4) Synthesize strategy-level insights

def summarize_strategy(comp_df: pd.DataFrame) -> dict:


total_value = comp_df["value_curr"].sum()


top_positions = (

comp_df.sort_values("value_curr", ascending=False)

.head(5)[["symbol", "value_curr"]]

.to_dict("records")

)


concentration = sum(p["value_curr"] for p in top_positions) / total_value


return {

"top_positions": top_positions,

"top_5_concentration": round(concentration, 3),

"new_positions": int((comp_df["position_status"] == "NEW").sum()),

"exited_positions": int((comp_df["position_status"] == "EXITED").sum()),

}



Workflow mapping:

This step converts raw position changes into interpretable signals such as concentration and turnover, which are commonly used to describe institutional strategy.

End-to-end flow

At this point, the analyzer has:

  • Pulled structured 13F data from FMP
  • Normalized and compared holdings across quarters
  • Summarized observable portfolio behavior

Final Words: From 13F Filings to Repeatable Strategy Insights

You now have a compact blueprint for analyzing hedge fund positioning using 13F filings and a multi-agent pipeline. The workflow stays simple: one agent retrieves holdings, one agent compares quarters, and one agent converts those changes into strategy-level observations such as concentration, turnover, and top-position dominance.

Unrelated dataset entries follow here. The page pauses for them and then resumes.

$ cat src/rtl/pipeline_ctrl_if.sv
// Pipeline control bundle.
// Carries the hazard-detection inputs from the pipeline and the stage control
// outputs back to it.
//   master : pipeline side (drives hazard inputs, receives stage controls)
//   slave  : controller side (receives hazard inputs, drives stage controls)
interface pipeline_ctrl_if;
   // Hazard inputs
   logic [4:0]  id_rs1;
   logic [4:0]  id_rs2;
   logic        id_uses_rs2;
   logic        ex_memread;
   logic [4:0]  ex_rd;
   logic        mem_branch_taken;
   logic        mem_memread;
   logic        mem_memwrite;
   logic        dmem_ready;
   // Stage controls
   logic        pc_en;
   logic        ifid_en;
   logic        idex_en;
   logic        exmem_en;
   logic        memwb_en;
   logic        ifid_flush;
   logic        exmem_flush;
   logic        idex_bubble;
   logic        memwb_bubble;
   logic        dmem_req;
   logic [1:0]  state;
   logic [15:0] stall_count;
   logic [15:0] flush_count;

   modport master (
      output id_rs1, id_rs2, id_uses_rs2, ex_memread, ex_rd,
             mem_branch_taken, mem_memread, mem_memwrite, dmem_ready,
      input  pc_en, ifid_en, idex_en, exmem_en, memwb_en,
             ifid_flush, exmem_flush, idex_bubble, memwb_bubble,
             dmem_req, state, stall_count, flush_count
   );

   modport slave (
      input  id_rs1, id_rs2, id_uses_rs2, ex_memread, ex_rd,
             mem_branch_taken, mem_memread, mem_memwrite, dmem_ready,
      output pc_en, ifid_en, idex_en, exmem_en, memwb_en,
             ifid_flush, exmem_flush, idex_bubble, memwb_bubble,
             dmem_req, state, stall_count, flush_count
   );
endinterface

$ cat src/rtl/pipeline_ctrl.sv
// Five-stage pipeline hazard controller.
// Resolves memory wait, taken branch and load-use hazards in that priority
// order, producing per-stage load enables, flush/bubble controls and the data
// memory request, plus saturating stall and flush counters.
// Ports:
//   clock : rising-edge clock
//   reset : synchronous active-high reset
//   bus   : pipeline_ctrl_if.slave (hazard inputs in, stage controls out)
module pipeline_ctrl (
   input logic            clock,
   input logic            reset,
   pipeline_ctrl_if.slave bus
);

   typedef enum logic [1:0] {
      StRun     = 2'd0,
      StLdStall = 2'd1,
      StFlush   = 2'd2,
      StMemWait = 2'd3
   } state_e;

   localparam logic [15:0] CountMax = 16'hFFFF;

   state_e      state_q, state_d;
   logic [15:0] stall_count_q;
   logic [15:0] flush_count_q;
   logic        memacc;
   logic        loaduse;
   logic        flush_fire;

   assign memacc  = bus.mem_memread | bus.mem_memwrite;
   // Register 31 is XZR: a load targeting it never creates a dependency.
   assign loaduse = bus.ex_memread & (bus.ex_rd != 5'd31) &
                    ((bus.ex_rd == bus.id_rs1) |
                     (bus.id_uses_rs2 & (bus.ex_rd == bus.id_rs2)));

   always_comb begin
      bus.pc_en        = 1'b1;
      bus.ifid_en      = 1'b1;
      bus.idex_en      = 1'b1;
      bus.exmem_en     = 1'b1;
      bus.memwb_en     = 1'b1;
      bus.ifid_flush   = 1'b0;
      bus.exmem_flush  = 1'b0;
      bus.idex_bubble  = 1'b0;
      bus.memwb_bubble = 1'b0;
      bus.dmem_req     = 1'b0;
      flush_fire       = 1'b0;
      state_d          = StRun;

      if (reset) begin
         bus.pc_en        = 1'b0;
         bus.ifid_en      = 1'b0;
         bus.idex_en      = 1'b0;
         bus.exmem_en     = 1'b0;
         bus.memwb_en     = 1'b0;
         bus.ifid_flush   = 1'b1;
         bus.exmem_flush  = 1'b1;
         bus.idex_bubble  = 1'b1;
         bus.memwb_bubble = 1'b1;
      end else begin
         bus.dmem_req = memacc;
         if (memacc && !bus.dmem_ready) begin
            // Freeze everything up to MEM; a coincident branch stays in
            // EX/MEM and is taken once the access completes.
            bus.pc_en        = 1'b0;
            bus.ifid_en      = 1'b0;
            bus.idex_en      = 1'b0;
            bus.exmem_en     = 1'b0;
            bus.memwb_bubble = 1'b1;
            state_d          = StMemWait;
         end else if (bus.mem_branch_taken) begin
            bus.ifid_flush  = 1'b1;
            bus.idex_bubble = 1'b1;
            bus.exmem_flush = 1'b1;
            flush_fire      = 1'b1;
            state_d         = StFlush;
         end else if (loaduse && (state_q != StFlush)) begin
            // After a flush the ID instruction is a NOP, so its operands
            // cannot create a load-use dependency.
            bus.pc_en       = 1'b0;
            bus.ifid_en     = 1'b0;
            bus.idex_bubble = 1'b1;
            state_d         = StLdStall;
         end
      end
   end

   always_ff @(posedge clock) begin
      if (reset) begin
         state_q       <= StRun;
         stall_count_q <= 16'd0;
         flush_count_q <= 16'd0;
      end else begin
         state_q <= state_d;
         if (!bus.pc_en && (stall_count_q != CountMax)) begin
            stall_count_q <= stall_count_q + 16'd1;
         end
         if (flush_fire && (flush_count_q != CountMax)) begin
            flush_count_q <= flush_count_q + 16'd1;
         end
      end
   end

   assign bus.state       = state_q;
   assign bus.stall_count = stall_count_q;
   assign bus.flush_count = flush_count_q;

endmodule

$ cat src/flat_wrapper.sv
// flat-port wrapper written by rule: the top's interface ports become plain ports
module pipeline_ctrl_flat 
  (clock, reset, bus_id_rs1, bus_id_rs2, bus_id_uses_rs2, bus_ex_memread, bus_ex_rd, bus_mem_branch_taken, bus_mem_memread, bus_mem_memwrite, bus_dmem_ready, bus_pc_en, bus_ifid_en, bus_idex_en, bus_exmem_en, bus_memwb_en, bus_ifid_flush, bus_exmem_flush, bus_idex_bubble, bus_memwb_bubble, bus_dmem_req, bus_state, bus_stall_count, bus_flush_count);
  pipeline_ctrl_if bus_i ();
  input logic clock;
  input logic reset;
  input wire logic [$bits(bus_i.id_rs1)-1:0] bus_id_rs1;
  input wire logic [$bits(bus_i.id_rs2)-1:0] bus_id_rs2;
  input wire logic [$bits(bus_i.id_uses_rs2)-1:0] bus_id_uses_rs2;
  input wire logic [$bits(bus_i.ex_memread)-1:0] bus_ex_memread;
  input wire logic [$bits(bus_i.ex_rd)-1:0] bus_ex_rd;
  input wire logic [$bits(bus_i.mem_branch_taken)-1:0] bus_mem_branch_taken;
  input wire logic [$bits(bus_i.mem_memread)-1:0] bus_mem_memread;
  input wire logic [$bits(bus_i.mem_memwrite)-1:0] bus_mem_memwrite;
  input wire logic [$bits(bus_i.dmem_ready)-1:0] bus_dmem_ready;
  output wire logic [$bits(bus_i.pc_en)-1:0] bus_pc_en;
  output wire logic [$bits(bus_i.ifid_en)-1:0] bus_ifid_en;
  output wire logic [$bits(bus_i.idex_en)-1:0] bus_idex_en;
  output wire logic [$bits(bus_i.exmem_en)-1:0] bus_exmem_en;
  output wire logic [$bits(bus_i.memwb_en)-1:0] bus_memwb_en;
  output wire logic [$bits(bus_i.ifid_flush)-1:0] bus_ifid_flush;
  output wire logic [$bits(bus_i.exmem_flush)-1:0] bus_exmem_flush;
  output wire logic [$bits(bus_i.idex_bubble)-1:0] bus_idex_bubble;
  output wire logic [$bits(bus_i.memwb_bubble)-1:0] bus_memwb_bubble;
  output wire logic [$bits(bus_i.dmem_req)-1:0] bus_dmem_req;
  output wire logic [$bits(bus_i.state)-1:0] bus_state;
  output wire logic [$bits(bus_i.stall_count)-1:0] bus_stall_count;
  output wire logic [$bits(bus_i.flush_count)-1:0] bus_flush_count;
  assign bus_i.id_rs1 = bus_id_rs1;
  assign bus_i.id_rs2 = bus_id_rs2;
  assign bus_i.id_uses_rs2 = bus_id_uses_rs2;
  assign bus_i.ex_memread = bus_ex_memread;
  assign bus_i.ex_rd = bus_ex_rd;
  assign bus_i.mem_branch_taken = bus_mem_branch_taken;
  assign bus_i.mem_memread = bus_mem_memread;
  assign bus_i.mem_memwrite = bus_mem_memwrite;
  assign bus_i.dmem_ready = bus_dmem_ready;
  assign bus_pc_en = bus_i.pc_en;
  assign bus_ifid_en = bus_i.ifid_en;
  assign bus_idex_en = bus_i.idex_en;
  assign bus_exmem_en = bus_i.exmem_en;
  assign bus_memwb_en = bus_i.memwb_en;
  assign bus_ifid_flush = bus_i.ifid_flush;
  assign bus_exmem_flush = bus_i.exmem_flush;
  assign bus_idex_bubble = bus_i.idex_bubble;
  assign bus_memwb_bubble = bus_i.memwb_bubble;
  assign bus_dmem_req = bus_i.dmem_req;
  assign bus_state = bus_i.state;
  assign bus_stall_count = bus_i.stall_count;
  assign bus_flush_count = bus_i.flush_count;
  pipeline_ctrl u_core (.clock(clock), .reset(reset), .bus(bus_i));
endmodule
$ cat config.mk
export PLATFORM = sky130hd
export DESIGN_NAME = pipeline_ctrl_flat
export DESIGN_NICKNAME = d
export VERILOG_FILES = /design/src/rtl/pipeline_ctrl_if.sv /design/src/rtl/pipeline_ctrl.sv /design/src/flat_wrapper.sv
export SDC_FILE = /design/constraint.sdc
export NUM_CORES = 1
export LEC_CHECK = 0
export CAP_MARGIN = 5
export CORE_ASPECT_RATIO = 0.75
export CORE_MARGIN = 8
export CORE_UTILIZATION = 44
export DETAILED_ROUTE_END_ITERATION = 6
export PLACE_DENSITY = 0.79
export SLEW_MARGIN = 20
export SYNTH_ARGS = -nofsm -noshare
export SYNTH_HDL_FRONTEND = slang
export SYNTH_SLANG_ARGS = --single-unit
export TNS_END_PERCENT = 1
$ cat constraint.sdc
create_clock -name clock -period 2.1 [get_ports clock]
set_input_delay 0.63 -clock clock [delete_from_list [all_inputs] [get_ports clock]]
set_output_delay 0.63 -clock clock [all_outputs]
set_load 0.005 [all_outputs]
Yosys cells after proc, flatten, opt, wreduce, memory -nomap -nowiden --
Index checks and enable logic that the tools add are counted.
Word-level totals: bits in latches 0, register bits after elaboration 34, RAM bits 0, bits of input ports 23, output and inout bits 44, ROM bits 0, logic and storage cells 43, memories 0
Operators by class: reduce and logical (&&, ||, !) cells 6, magnitude comparators 0, add/sub/neg operators 2, div/mod/pow operators 0, eq/ne operators 6, $mul 0, shifts and indexed selects 0, bitwise logic cells 5, muxes and demuxes 21
Operators with widths (number):
- 16-bit by 1-bit adder with 16-bit output, second input constant | 2
- 16-bit inequality test, second input constant | 2
- 1-bit 2-to-1 mux | 19
- 5-bit == test | 2
- 5-bit inequality test, second input constant | 1
- 1-bit logical AND | 4
- 2-bit 2-to-1 mux | 2
- 1-bit AND | 3
- 1-bit zero test | 2
- 2-bit inequality test, second input constant | 1
- 1-bit bitwise OR | 2

Longest topological paths before layout --
Gate-level depths: netlist of run 1.
depth in word-level cells 11, gate-level depth with buffers 9, mapped depth without buffers 7

Least setup slack after synthesis of run 1 --
No wires, ideal clock.
path kind input -> output, from input port reset, to output port bus_pc_en, arrival 1.424 ns, required time 1.470 ns, slack 0.046 ns, stages on the path 5, path buffers 2, cell sequence clkbuf_1 > inv_1 > nand2_1 > a31oi_1 > buf_4
Between the ends: cells in the longest elaborated chain, start to end 1
RTL lines:
- from (decl) | line flat_wrapper.sv:6 | input logic reset;
- 1-bit 2-to-1 mux
- to (decl) | line flat_wrapper.sv:16 | output wire logic [$bits(bus_i.pc_en)-1:0] bus_pc_en;
No other way between the ends.

Worst setup path in the final report of run 1 --
from input port bus_id_rs1[4], to output port bus_idex_bubble
Between the ends: cells in the longest elaborated chain, start to end 8
RTL lines:
- from (decl) | line flat_wrapper.sv:7 | input wire logic [$bits(bus_i.id_rs1)-1:0] bus_id_rs1;
- 5-bit == test | line pipeline_ctrl.sv:34 | ((bus.ex_rd == bus.id_rs1) |
- 1-bit bitwise OR | line pipeline_ctrl.sv:34
- 1-bit AND | line pipeline_ctrl.sv:33 | assign loaduse = bus.ex_memread & (bus.ex_rd != 5'd31) &
- 1-bit logical AND | line pipeline_ctrl.sv:78 | end else if (loaduse && (state_q != StFlush)) begin
- 1-bit 2-to-1 mux | line pipeline_ctrl.sv:78
- 1-bit 2-to-1 mux | line pipeline_ctrl.sv:72 | end else if (bus.mem_branch_taken) begin
- 1-bit 2-to-1 mux | line pipeline_ctrl.sv:63 | if (memacc && !bus.dmem_ready) begin
- 1-bit 2-to-1 mux | line pipeline_ctrl.sv:51 | if (reset) begin
- to (decl) | line flat_wrapper.sv:23 | output wire logic [$bits(bus_i.idex_bubble)-1:0] bus_idex_bubble;
No other way between the ends.

==> load_flow_metrics.sql, run 1 <==
INSERT INTO impl_metrics (metric_group, metric, value, unit) VALUES
('route', 'first_pass_iters', '4', ''),
('power', 'power_leakage', '1.12', 'nW'),
('route', 'routed_wl', '5200', 'um'),
('power', 'power_frac_clock', '39.8', '%'),
('global_routing', 'globalRouteMet3Util', '4.91', '%'),
('global_routing', 'via_count_of_the_first_global_routing_pass', '1897', ''),
('clocking', 'tritoncts', 'yes', ''),
('power', 'net_switching_fraction_of_the_power', '24.5', '%'),
('floorplan', 'ioPinCount', '67', ''),
('global_routing', 'global_route.usage.met2', '26.6', '%'),
('flow_run', 'cap_viol_max_count', '0', ''),
('power', 'seqPwrFrac', '43.4', '%'),
('clocking', 'numCtsBuffers', '5', ''),
('worst_setup_path', 'start_to_end_type_of_the_worst_setup_path', 'in -> out', ''),
('route', 'post_route_drc_violation_count', '0', ''),
('timing', 'slew_viol_final', '0', ''),
('power', 'p_int', '1.15', 'mW'),
('place', 'final_replace_weighted_congestion', '0.784', ''),
('finish', 'area.sequential', '681', 'um2'),
('power', 'irDropWorstVdd', '0.326', 'mV'),
('clocking', 'cts-hold-fix-buffers', '0', ''),
('place', 'placement.io_buffers', '66', ''),
('global_routing', 'top_usage_layer_grt', 'met2', ''),
('run_status', 'violations', 'negative setup slack', ''),
('worst_setup_path', 'endpoint_kind', 'output port', ''),
('power', 'power.density', '526', 'mW/mm2'),
('floorplan', 'die_outline_height', '71.6', 'um'),
('clocking', 'htreeDepth', '2', ''),
('finish', 'final.fill_count', '327', ''),
('finish', 'post_route_utilization', '72.1', '%'),
('timing', 'setup_ws', '-0.0470', 'ns'),
('route', 'vias_per_cell', '5.29', ''),
('timing', 'final.min_clock_period', '2.15', 'ns'),
('clocking', 'clock_sink_count', '34', ''),
('global_routing', 'grt.overflow.total', '0', ''),
('place', 'dp_hpwl', '3820', 'um'),
('power', 'fin_total_pwr', '1.52', 'mW'),
('floorplan', 'core', '0.00400', 'mm2'),
('synthesis', 'postSynthAreaPerCell', '8.56', 'um2'),
('clocking', 'clock_pin_slew_reported_for_the_worst_setup_and_hold_paths_after_clock_tree_synthesis', '0.07', 'ns'),
('worst_hold_path', 'holdCritPathClass', 'reg -> reg', ''),
('floorplan', 'fp.dieW', '90.1', 'um'),
('timing', 'final_hold_viol_count', '0', ''),
('global_routing', 'grt_pass1_wl', '8690', 'um'),
('global_routing', 'grt_start_max_net_pins', '36', ''),
('synthesis', 'post_syn_instances', '212', ''),
('timing', 'unrepaired_setup_endpoints_after_global_routing', 'yes', ''),
('timing', 'max_freq', '466', 'MHz'),
('synthesis', 'synth.ff_latch_count', '34', ''),
('finish', 'area_growth', '59.1', '%'),
('worst_setup_path', 'worst-path-max-fanout', '3', ''),
('worst_setup_path', 'timing.critical_path.required', '1.47', 'ns'),
('clocking', 'worstSkewPairLatency', '0.29', 'ns'),
('timing', 'timing_worst_slew_pin_value', '0.379', 'ns'),
('power', 'switching_power', '0.372', 'mW'),
('route', 'ant_nets', '0', ''),
('synthesis', 'synth_fp_nets', '237', ''),
('finish', 'antennaDiodeCount', '0', ''),
('synthesis', 'post_synth_instance_area', '0.00181', 'mm2'),
('timing', 'max_slew_margin', '74.8', '%'),
('global_routing', 'globalRouteMet1Util', '18.9', '%'),
('floorplan', 'total_die_area', '0.00646', 'mm2'),
('global_routing', 'gr-usage-all-layers', '16.1', '%'),
('timing', 'fin_worst_skew', '0.00582', 'ns'),
('route', 'vias', '1920', ''),
('finish', 'final_layout_size_suffix_gt1_share', '29.2', '%'),
('finish', 'num-nets-final', '332', ''),
('synthesis', 'synth_cell_type_count', '35', ''),
('route', 'routedWlPerCell', '14.3', 'um'),
('finish', 'multi_input_comb_area', '0.00115', 'mm2'),
('synthesis', 'synth.yosys.seq_area_share', '37.5', '%'),
('worst_setup_path', 'worst_setup_path_start_kind', 'primary input', ''),
('route', 'initialDrtViolationCount', '105', ''),
('clocking', 'maximum_clock_insertion_buffer_count', '2', ''),
('floorplan', 'rows', '20', ''),
('power', 'combPwrFrac', '16.7', '%'),
('synthesis', 'synth.yosys.warnings', '0', ''),
('timing', 'final_critical_path_share_of_the_clock_period', '102', '%'),
('clocking', 'clk_root_buffer_cell', 'sky130_fd_sc_hd__clkbuf_8', ''),
('floorplan', 'start_util', '45.3', '%'),
('global_routing', 'antenna_found_initial', '0', ''),
('worst_setup_path', 'crit_arrival', '1.52', 'ns'),
('timing', 'timing.hold.ws', '0.504', 'ns'),
('timing', 'setup-violations-final', '3', ''),
('run_status', 'status', 'finished, violations left', '');
==> power groups by stage <==
stage | combinational (mW) | sequential [mW] | clock [mW]
after CTS | 0.241 | 0.659 | 0.611
final | 0.254 | 0.660 | 0.605
after floorplan | 0.0956 | 0.678 | 0
after detailed placement | 0.237 | 0.674 | 0
after global routing | 0.275 | 0.661 | 0.647
after global placement | 0.232 | 0.674 | 0
==> synthesized netlist by cell type, drive strengths merged <==
cell / instances / area (um2)
mux2i: 2 / 20.0
or4: 3 / 22.5
a211oi: 3 / 37.5
inv: 4 / 15.0
a21oi: 17 / 88.8
and2: 4 / 25.0
buf: 7 / 60.1
a31o: 1 / 8.76
nand4: 13 / 81.3
o22ai: 1 / 20.0
xor2: 13 / 114
o311ai: 1 / 8.76
nor3b: 1 / 12.5
a31oi: 2 / 12.5
nand3: 15 / 75.1
o211a: 1 / 10.0
nand2: 11 / 41.3
and4: 6 / 55.1
o21bai: 1 / 7.51
o21ai: 10 / 50.1
dfxtp: 34 / 681
nor2: 24 / 90.1
o31ai: 3 / 22.5
nand2b: 1 / 6.26
o211ai: 1 / 7.51
and3: 2 / 12.5
o41ai: 1 / 8.76
ha: 2 / 25.0
clkbuf: 5 / 18.8
or3: 10 / 62.6
xnor2: 13 / 114
==> final timing paths <==
check                                                start                    endpoint  slack, ns  cells past startpoint
worst min register to register  u_core.bus.stall_count[15]  u_core.bus.stall_count[15]       0.50                      2
worst min-delay path            u_core.bus.stall_count[15]  u_core.bus.stall_count[15]       0.50                      2
worst max register to register   u_core.bus.stall_count[9]  u_core.bus.stall_count[15]       0.12                      7
worst max-delay path                         bus_id_rs1[4]             bus_idex_bubble      -0.05                      6
==> layout by cell type, fill, tap and decap left out, types with 2 or more instances in the layout <==
cell type	Yosys	routed
sky130_fd_sc_hd__dlygate4sd2_1	0	9
sky130_fd_sc_hd__a211oi_2	3	3
sky130_fd_sc_hd__and3_1	2	2
sky130_fd_sc_hd__and2_1	4	4
sky130_fd_sc_hd__nand3_2	0	2
sky130_fd_sc_hd__dfxtp_1	34	34
sky130_fd_sc_hd__ha_1	2	2
sky130_fd_sc_hd__nand2_1	11	7
sky130_fd_sc_hd__or4_1	3	3
sky130_fd_sc_hd__o21ai_1	10	10
sky130_fd_sc_hd__nand2_2	0	4
sky130_fd_sc_hd__nor2_1	24	24
sky130_fd_sc_hd__nand4_1	13	13
sky130_fd_sc_hd__and4_1	5	5
sky130_fd_sc_hd__xor2_1	13	13
sky130_fd_sc_hd__mux2i_1	2	2
sky130_fd_sc_hd__clkbuf_8	0	5
sky130_fd_sc_hd__buf_6	3	7
sky130_fd_sc_hd__clkbuf_2	0	2
sky130_fd_sc_hd__buf_4	3	33
sky130_fd_sc_hd__o31ai_1	3	3
sky130_fd_sc_hd__buf_2	0	12
sky130_fd_sc_hd__clkdlybuf4s50_1	0	34
sky130_fd_sc_hd__clkinvlp_4	0	2
sky130_fd_sc_hd__nand3_1	15	13
sky130_fd_sc_hd__or3_1	10	10
sky130_fd_sc_hd__inv_1	4	3
sky130_fd_sc_hd__xnor2_2	0	8
sky130_fd_sc_hd__xnor2_1	13	5
sky130_fd_sc_hd__a21oi_1	16	16
==> layout make-up <==
cell class,count,share of cell area (%)
flip-flops and latches,34,23.6
repair buffers,100,29.9
clock buffers,5,2.38
clock inverters,3,1.56
well taps,55,2.38
inverters,4,0.520
multi-input cells,162,39.7
==> stage by stage <==
step           setup WS [ns]  area [um2]  setup TNS (ns)  instances
4_1_cts              -0.0432        2840         -0.0861        363
3_3_place_gp          -0.847        2700          -17.35        351
5_1_grt              -0.0937        2890          -0.313        363
6_report             -0.0470        2890          -0.107        363
3_5_place_dp          -0.888        2700          -18.73        351
2_1_floorplan         0.0463        1810               0        212
==> routing by layer <==
layer | vias to the layer above | wire [um] | share of wire (%)
met5 | - | 0 | 0
met4 | 0 | 75 | 1.4
met3 | 8 | 317 | 6.1
met2 | 48 | 2490 | 48
met1 | 903 | 2320 | 45
li1 | 961 | - | -
==> registers in the layout, indices dropped and copies added, names as in the netlist <==
register                count
u_core.bus.flush_count     16
u_core.bus.state            2
u_core.bus.stall_count     16
==> what timing repair did <==
| item | CTS | global route |
|---|---|---|
| pin swaps | 21 | 11 |
| setup endpoints to repair | 27 | 10 |
| buffers inserted | 4 | 0 |
| gates resized for setup | 113 | 14 |
==> logic make-up after synthesis <==
logic type / synth area share, %
compound gates: 15.6
mux: 1.10
flops: 37.5
simple gates: 26.7
fa+ha+maj: 1.38
buf+inv: 5.17
xor+xnor: 12.6
==> critical path: stages <==
cell,delay [ns]
sky130_fd_sc_hd__buf_6,0.10
sky130_fd_sc_hd__xnor2_2,0.18
sky130_fd_sc_hd__nand3_2,0.11
sky130_fd_sc_hd__o22ai_4,0.21
sky130_fd_sc_hd__a31o_2,0.20
sky130_fd_sc_hd__buf_6,0.09
No activity file was read; power rests on OpenSTA's default activity.
==> run 2: changes to the inputs <==
--- a/config.mk
+++ b/config.mk
@@ -11,6 +11,7 @@
 export CORE_UTILIZATION = 44
 export DETAILED_ROUTE_END_ITERATION = 6
 export PLACE_DENSITY = 0.79
+export SETUP_SLACK_MARGIN = 0.2
 export SLEW_MARGIN = 20
 export SYNTH_ARGS = -nofsm -noshare
 export SYNTH_HDL_FRONTEND = slang
==> run 2 against run 1 <==
Net effect:
- the run still ends with negative setup slack left
- routed wire length is 20% higher
- non-clock buffer count rose by 9
- via count grew 5.8%
- maximum frequency down 2.7%
- final area rose by 9.5%
- setup slack lost 0.060 ns
- largest cell class unchanged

This design keeps the system practical:

  • FMP data retrieval stays isolated inside the Filing Data Agent, so you can change filing periods or funds without touching analysis logic.
  • Quarter-over-quarter comparisons remain deterministic because the Position Analysis Agent operates on normalized holdings tables.
  • Strategy summaries remain grounded in disclosed data, which helps you avoid over-interpreting what filings can't show (like intraday trades or exact entry timing).

If you extend this analyzer next, the most natural upgrades are:

  • Track multiple funds and rank “consensus buys” and “consensus exits” across managers
  • Add multiple quarters to compute trends like persistent accumulation vs one-off changes

The key takeaway is straightforward: FMP's structured 13F holdings data provides the raw material, and the multi-agent design keeps your analysis modular, readable, and easy to evolve as your research questions grow.